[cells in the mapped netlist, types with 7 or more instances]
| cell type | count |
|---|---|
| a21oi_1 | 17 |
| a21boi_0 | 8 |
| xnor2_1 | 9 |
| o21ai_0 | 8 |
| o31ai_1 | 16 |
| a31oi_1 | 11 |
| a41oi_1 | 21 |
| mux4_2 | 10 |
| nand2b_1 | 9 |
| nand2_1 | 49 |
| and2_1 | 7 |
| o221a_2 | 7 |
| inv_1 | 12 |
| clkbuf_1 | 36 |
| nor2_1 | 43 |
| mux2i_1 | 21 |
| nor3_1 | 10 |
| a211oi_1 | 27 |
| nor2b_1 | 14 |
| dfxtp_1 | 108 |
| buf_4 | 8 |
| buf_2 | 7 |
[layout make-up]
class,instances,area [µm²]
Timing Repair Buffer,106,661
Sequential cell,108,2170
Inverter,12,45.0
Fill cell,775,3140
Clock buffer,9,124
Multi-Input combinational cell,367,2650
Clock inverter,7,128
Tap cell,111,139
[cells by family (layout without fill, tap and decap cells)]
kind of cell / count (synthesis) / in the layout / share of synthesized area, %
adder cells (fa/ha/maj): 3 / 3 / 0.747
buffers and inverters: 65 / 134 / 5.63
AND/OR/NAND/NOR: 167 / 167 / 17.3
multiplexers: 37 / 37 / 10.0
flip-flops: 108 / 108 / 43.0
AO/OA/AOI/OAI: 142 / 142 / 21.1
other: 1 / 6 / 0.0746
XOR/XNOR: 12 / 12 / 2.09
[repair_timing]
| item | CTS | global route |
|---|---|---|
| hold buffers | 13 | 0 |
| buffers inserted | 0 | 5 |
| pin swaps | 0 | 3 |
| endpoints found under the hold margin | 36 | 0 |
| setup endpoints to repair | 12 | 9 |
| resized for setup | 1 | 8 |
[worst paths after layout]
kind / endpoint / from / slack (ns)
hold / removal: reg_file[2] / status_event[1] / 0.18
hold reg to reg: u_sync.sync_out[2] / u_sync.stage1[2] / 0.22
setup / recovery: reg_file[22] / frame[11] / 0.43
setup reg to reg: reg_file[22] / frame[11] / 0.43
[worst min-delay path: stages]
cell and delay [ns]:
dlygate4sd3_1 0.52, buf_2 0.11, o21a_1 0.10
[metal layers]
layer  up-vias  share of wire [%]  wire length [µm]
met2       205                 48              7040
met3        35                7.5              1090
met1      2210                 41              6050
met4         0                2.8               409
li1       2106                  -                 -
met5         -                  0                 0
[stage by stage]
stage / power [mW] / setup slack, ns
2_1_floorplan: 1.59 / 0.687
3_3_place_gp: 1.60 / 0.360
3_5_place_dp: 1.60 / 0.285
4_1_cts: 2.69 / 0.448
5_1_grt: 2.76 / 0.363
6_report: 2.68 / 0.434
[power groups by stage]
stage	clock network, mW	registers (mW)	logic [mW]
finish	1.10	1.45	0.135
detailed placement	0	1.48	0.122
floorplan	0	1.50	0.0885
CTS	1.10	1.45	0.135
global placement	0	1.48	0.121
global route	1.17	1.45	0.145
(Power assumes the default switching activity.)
--- config.mk ---
export PLATFORM = sky130hd
export DESIGN_NAME = fifo_channel_cfg
export DESIGN_NICKNAME = d
export VERILOG_FILES = /design/src/shared/fifo_cfg_pkg.sv /design/src/rtl/fifo_channel_cfg.sv /design/src/rtl/watermark_compare.sv
export SDC_FILE = /design/constraint.sdc
export NUM_CORES = 1
export LEC_CHECK = 0
export CAP_MARGIN = 0
export CORE_MARGIN = 4
export CORE_UTILIZATION = 32
export DETAILED_ROUTE_END_ITERATION = 12
export DONT_BUFFER_PORTS = 1
export PLACE_DENSITY = 0.46
export SLEW_MARGIN = 40
export SYNTH_ARGS = -nofsm -noshare
export SYNTH_HDL_FRONTEND = slang
export SYNTH_HIERARCHICAL = 1
export SYNTH_SLANG_ARGS = --single-unit
export TNS_END_PERCENT = 5
--- constraint.sdc ---
create_clock -name CLOCK -period 7.81 [get_ports CLOCK]
set_clock_uncertainty 0.05 [all_clocks]
set_input_delay 0.3905 -clock CLOCK [delete_from_list [all_inputs] [get_ports CLOCK]]
set_output_delay 0.3905 -clock CLOCK [all_outputs]
set_load 0.02 [all_outputs]
--- src/design/sbl_if.sv ---
// command link between memory controller and the bank legality logic
// assumes both ends run on the same clock
`timescale 1ns/1ps
interface sbl_if;
	import sbl_pkg::*;
	logic            cs_n;
	logic            ras_n;
	logic            cas_n;
	logic            we_n;
	logic [BA_W-1:0] ba;
	logic            close_flag_bit;
	logic            cke;

	modport ctrl (output cs_n, ras_n, cas_n, we_n, ba, close_flag_bit, cke);
	modport dev  (input  cs_n, ras_n, cas_n, we_n, ba, close_flag_bit, cke);
endinterface

--- src/design/sbl_device.sv ---
// per-bank state tracking and command legality checking (device end)
// assumes command pins come from the controller on the same REF_CLK and are registered twice here
`timescale 1ns/1ps
module sbl_device
	import sbl_pkg::*;
(
	input  wire logic            REF_CLK,
	input  wire logic            RST,
	sbl_if.dev                   LINK,
	input  wire logic            BURST_LEN8,
	output logic [NUM_BANKS-1:0] BANK_IDLE,
	output logic [NUM_BANKS-1:0] BANK_ROW_ACTIVE,
	output logic                 ALL_IDLE,
	output logic                 CMD_VALID,
	output logic [3:0]           CMD_CODE,
	output logic [BA_W-1:0]      CMD_BANK,
	output logic                 ILLEGAL_CMD
);
	// ------------------------------------------------------------
	// input synchronisers
	// ------------------------------------------------------------
	logic [7:0] sync1_reg;
	logic [7:0] sync2_reg;
	always_ff @(posedge REF_CLK) begin
		if (RST) begin
			sync1_reg <= 8'hff;
			sync2_reg <= 8'hff;
		end else begin
			sync1_reg <= {LINK.cs_n, LINK.ras_n, LINK.cas_n, LINK.we_n,
				LINK.ba, LINK.close_flag_bit, LINK.cke};
			sync2_reg <= sync1_reg;
		end
	end

	sbl_cmd_e        cmd;
	logic [BA_W-1:0] cmd_ba;
	logic            cmd_close;
	logic            cmd_sel;
	assign cmd       = sbl_decode(sync2_reg[7:4]);
	assign cmd_ba    = sync2_reg[3:2];
	assign cmd_close = sync2_reg[1];
	assign cmd_sel   = cmd != SBL_CMD_DESELECT && cmd != SBL_CMD_NO_OP;

	// ------------------------------------------------------------
	// global refresh and mode-load state
	// ------------------------------------------------------------
	sbl_glob_e        glob_reg;
	logic [CNT_W-1:0] glob_cnt_reg;
	logic             all_idle;
	logic [NUM_BANKS-1:0] idle_vec;
	logic [NUM_BANKS-1:0] bank_bad;
	assign all_idle = &idle_vec;

	always_ff @(posedge REF_CLK) begin
		if (RST) begin
			glob_reg     <= SBL_GL_NONE;
			glob_cnt_reg <= CNT_ZERO;
		end else begin
			case (glob_reg)
				SBL_GL_NONE: begin
					if (all_idle && cmd == SBL_CMD_REFRESH) begin
						glob_reg     <= SBL_GL_REFRESH;
						glob_cnt_reg <= ROW_CYCLE_CYC - 8'h01;
					end else if (all_idle && cmd == SBL_CMD_MODE_LOAD) begin
						glob_reg     <= SBL_GL_MODE;
						glob_cnt_reg <= MODE_SET_CYC - 8'h01;
					end
				end
				SBL_GL_REFRESH, SBL_GL_MODE: begin
					if (glob_cnt_reg == CNT_ZERO) begin
						glob_reg <= SBL_GL_NONE;
					end else begin
						glob_cnt_reg <= glob_cnt_reg - 8'h01;
					end
				end
				default: glob_reg <= SBL_GL_NONE;
			endcase
		end
	end

	// ------------------------------------------------------------
	// per-bank state machines
	// ------------------------------------------------------------
	genvar gi;
	generate
		for (gi = 0; gi < NUM_BANKS; gi++) begin : g_bank
			sbl_bank_e        st_reg;
			logic [CNT_W-1:0] cnt_reg;
			logic [CNT_W-1:0] burst_reg;
			logic             hit;
			logic             mine;
			logic             brd;
			logic             bwr;
			logic             bpre;
			logic             on_bound;
			assign hit  = cmd_ba == BA_W'(gi);
			assign brd  = cmd == SBL_CMD_READ && hit;
			assign bwr  = cmd == SBL_CMD_WRITE && hit;
			assign bpre = cmd == SBL_CMD_PRECHARGE && (hit || cmd_close);
			assign mine = cmd_sel && (hit || bpre);
			// beats come two per cycle, so the one boundary is two cycles into the burst
			assign on_bound = burst_reg == BURST4_CYC;
			assign idle_vec[gi] = st_reg == SBL_BK_IDLE;

			// other banks judged by own state
			always_comb begin
				bank_bad[gi] = 1'b0;
				case (st_reg)
					// precharge of an idle bank is a harmless no-op
					SBL_BK_IDLE:
						bank_bad[gi] = brd || bwr;
					SBL_BK_ACTIVE:
						bank_bad[gi] = cmd == SBL_CMD_ROW_OPEN && hit;
					SBL_BK_READ:
						bank_bad[gi] = (mine && !brd) || (brd && (!BURST_LEN8 || !on_bound));
					SBL_BK_WRITE:
						bank_bad[gi] = (mine && !bwr) || (bwr && (!BURST_LEN8 || !on_bound));
					SBL_BK_READ_CLOSE, SBL_BK_WRITE_CLOSE,
					SBL_BK_ACTIVATING, SBL_BK_WREC_CLOSE:
						bank_bad[gi] = mine;
					SBL_BK_WREC:
						bank_bad[gi] = mine && !bwr;
					SBL_BK_PRECHARGING:
						bank_bad[gi] = mine && !bpre;
					default: bank_bad[gi] = 1'b0;
				endcase
			end

			always_ff @(posedge REF_CLK) begin
				if (RST) begin
					st_reg    <= SBL_BK_IDLE;
					cnt_reg   <= CNT_ZERO;
					burst_reg <= CNT_ZERO;
				end else begin
					if (cnt_reg != CNT_ZERO) begin
						cnt_reg <= cnt_reg - 8'h01;
					end
					if (burst_reg != CNT_ZERO) begin
						burst_reg <= burst_reg - 8'h01;
					end
					case (st_reg)
						SBL_BK_IDLE: begin
							if (cmd == SBL_CMD_ROW_OPEN && hit) begin
								st_reg  <= SBL_BK_ACTIVATING;
								cnt_reg <= ACT_ACCESS_CYC - 8'h01;
							end
						end
						SBL_BK_ACTIVATING: begin
							if (cnt_reg == CNT_ZERO) begin
								st_reg <= SBL_BK_ACTIVE;
							end
						end
						SBL_BK_ACTIVE, SBL_BK_WREC, SBL_BK_READ, SBL_BK_WRITE: begin
							if ((brd || bwr) && !bank_bad[gi]) begin
								burst_reg <= (BURST_LEN8 ? BURST8_CYC : BURST4_CYC) - 8'h01;
								if (brd) begin
									st_reg <= cmd_close ? SBL_BK_READ_CLOSE : SBL_BK_READ;
								end else begin
									st_reg <= cmd_close ? SBL_BK_WRITE_CLOSE : SBL_BK_WRITE;
								end
							end else if (bpre && st_reg == SBL_BK_ACTIVE) begin
								st_reg  <= SBL_BK_PRECHARGING;
								cnt_reg <= PRECHARGE_CYC - 8'h01;
							end else if (st_reg == SBL_BK_READ && burst_reg == CNT_ZERO) begin
								st_reg <= SBL_BK_ACTIVE;
							end else if (st_reg == SBL_BK_WRITE && burst_reg == CNT_ZERO) begin
								st_reg  <= SBL_BK_WREC;
								cnt_reg <= WRITE_RECOVERY_CYC - 8'h01;
							end else if (st_reg == SBL_BK_WREC && cnt_reg == CNT_ZERO) begin
								st_reg <= SBL_BK_ACTIVE;
							end
						end
						SBL_BK_READ_CLOSE: begin
							if (burst_reg == CNT_ZERO) begin
								st_reg  <= SBL_BK_PRECHARGING;
								cnt_reg <= PRECHARGE_CYC - 8'h01;
							end
						end
						SBL_BK_WRITE_CLOSE: begin
							if (burst_reg == CNT_ZERO) begin
								st_reg  <= SBL_BK_WREC_CLOSE;
								cnt_reg <= WRITE_RECOVERY_CYC - 8'h01;
							end
						end
						SBL_BK_WREC_CLOSE: begin
							if (cnt_reg == CNT_ZERO) begin
								st_reg  <= SBL_BK_PRECHARGING;
								cnt_reg <= PRECHARGE_CYC - 8'h01;
							end
						end
						SBL_BK_PRECHARGING: begin
							if (cnt_reg == CNT_ZERO) begin
								st_reg <= SBL_BK_IDLE;
							end
						end
						default: st_reg <= SBL_BK_IDLE;
					endcase
				end
			end

			always_ff @(posedge REF_CLK) begin
				if (RST) begin
					BANK_IDLE[gi]       <= 1'b1;
					BANK_ROW_ACTIVE[gi] <= 1'b0;
				end else begin
					BANK_IDLE[gi]       <= st_reg == SBL_BK_IDLE && glob_reg == SBL_GL_NONE;
					BANK_ROW_ACTIVE[gi] <= st_reg == SBL_BK_ACTIVE;
				end
			end
		end
	endgenerate

	// ------------------------------------------------------------
	// legality flag and command echo
	// ------------------------------------------------------------
	logic glob_bad;
	assign glob_bad = (glob_reg != SBL_GL_NONE && cmd_sel)
		|| ((cmd == SBL_CMD_REFRESH || cmd == SBL_CMD_MODE_LOAD) && !all_idle);

	always_ff @(posedge REF_CLK) begin
		if (RST) begin
			ALL_IDLE    <= 1'b1;
			CMD_VALID   <= 1'b0;
			CMD_CODE    <= 4'h0;
			CMD_BANK    <= '0;
			ILLEGAL_CMD <= 1'b0;
		end else begin
			ALL_IDLE    <= all_idle && glob_reg == SBL_GL_NONE;
			CMD_VALID   <= cmd_sel;
			CMD_CODE    <= cmd;
			CMD_BANK    <= cmd_ba;
			ILLEGAL_CMD <= glob_bad || (|bank_bad);
		end
	end
endmodule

———

[TASK DESCRIPTION] State the number of lines in the entries above that contain the word "buffers", and nothing more.

[SOLUTION TO THIS EXERCISE] 3